In the decades-long fight against fossil fuels, activists have employed myriad approaches to spur institutional divestment from the industry. Fossil fuel investments are unethical and immoral, organizers have argued. They are politically reckless and financially irresponsible. This is all compelling and true. But recently, student organizers at some of the most prominent universities across the country have been putting a new strategy to work: a novel legal approach.

The Uniform Prudent Management of Institutional Funds Act (UPMIFA) is a state law that is in place in all states except Pennsylvania. Each one is nearly identical. UPMIFA is a law that governs how non-profit, tax-exempt institutions can handle their money and investments. It mandates that these organizations act according to what is known as the prudence standard; institutions must employ the “care, skill, and caution” necessary to minimize risks and maximize returns for the fund’s present and future beneficiaries. UPMIFA defines standards of care in terms of how endowment managers invest and manage endowment funds. In short, organizations are mandated to be extra cautious in these financial decisions. They are held to a strict degree of responsibility.

UPMIFA has become a key tool in the student-led fossil fuel divestment movement at universities, finally putting teeth into the argument about immorality and imprudence that activists have been making for years. Student organizers at schools such as Harvard, Yale, Princeton, Cornell, MIT, Stanford, and Vanderbilt have filed legal complaints with the Attorneys General in their respective states. They are asking them to use their enforcement powers under state law to open investigations into the illegality of fossil fuel investments and the poor transparency practices surrounding institutional financial decision-making. Attorneys from the Climate Defense Project assisted students in drafting these legal documents.

The complaints received broad national recognition and were featured in media outlets such as CNN, The Washington Post, and The Guardian. Board trustees at Harvard, Cornell, and Princeton made divestment or dissociation decisions in the months right after these complaints were filed. It is largely assumed that the pressure applied by the possibility of impending legal action was a catalyst in the swiftness of these actions.

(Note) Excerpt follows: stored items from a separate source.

`config.mk`:
```
export PLATFORM = sky130hd
export DESIGN_NAME = arbitro_rr_4x1
export DESIGN_NICKNAME = d
export VERILOG_FILES = /design/src/rtl/arbitro_rr_4x1.sv
export SDC_FILE = /design/constraint.sdc
export NUM_CORES = 1
export LEC_CHECK = 0
export CAP_MARGIN = 30
export CORE_MARGIN = 5
export CORE_UTILIZATION = 39
export DETAILED_ROUTE_END_ITERATION = 6
export PLACE_DENSITY_LB_ADDON = 0.2
export SYNTH_ARGS = -nofsm -noshare
export SYNTH_HDL_FRONTEND = slang
export SYNTH_SLANG_ARGS = --single-unit
```
`constraint.sdc`:
```
create_clock -name clock -period 2.25 [get_ports clock]
set_input_delay 0.3375 -clock clock [delete_from_list [all_inputs] [get_ports clock]]
set_output_delay 0.3375 -clock clock [all_outputs]
set_load 0.05 [all_outputs]
```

The justification for the illegality of endowment fossil fuel investments under UPMIFA is pretty straightforward. In fact, most legal arguments often are. Yet legal strategy is often clouded by intentionally difficult language which works to render legal activism inaccessible to the average person.

So, simply, here’s how it works:

All public colleges and universities, and many private ones, are non-profit institutions. They enjoy special privileges that come with this status; they are, for example, exempt from taxes on the property value of their real estate in their host cities.

UPMIFA requires organizations to invest in consideration of its stated charitable purposes. At Yale, for example, that is a stated duty to “improve the world today and for future generations.” Princeton, furthermore, pledges itself “in the nation’s service and the service of humanity.” Organizers evidenced how the havoc wreaked by climate change impedes the realization of these missions. For example, at Yale, students evidenced the ways in which climate change will make the world hotter, more prone to weather disasters, disease, environmental degradation, and more unequal, than in previous generations.

There are two “duties” stated in UPMIFA, the duty of care, and the duty of loyalty. The duty of care means investing with the institution’s best interest in mind. In these complaints, students demonstrated the ways that climate change was impacting public health, environmental quality, and the economies in the areas in which their respective schools were located. The point was to show how investing in an industry that contributes to climate change is self-sabotaging, threatening the longevity and well-being of the university itself. Students at Stanford in California might, for example, talk about the health impacts of poor air quality or the risk to buildings from climate-induced wildfires. Students at Vanderbilt in Tennessee might talk about the dangerous and expensive considerations of climate-induced hurricanes and flooding for campus property and safety.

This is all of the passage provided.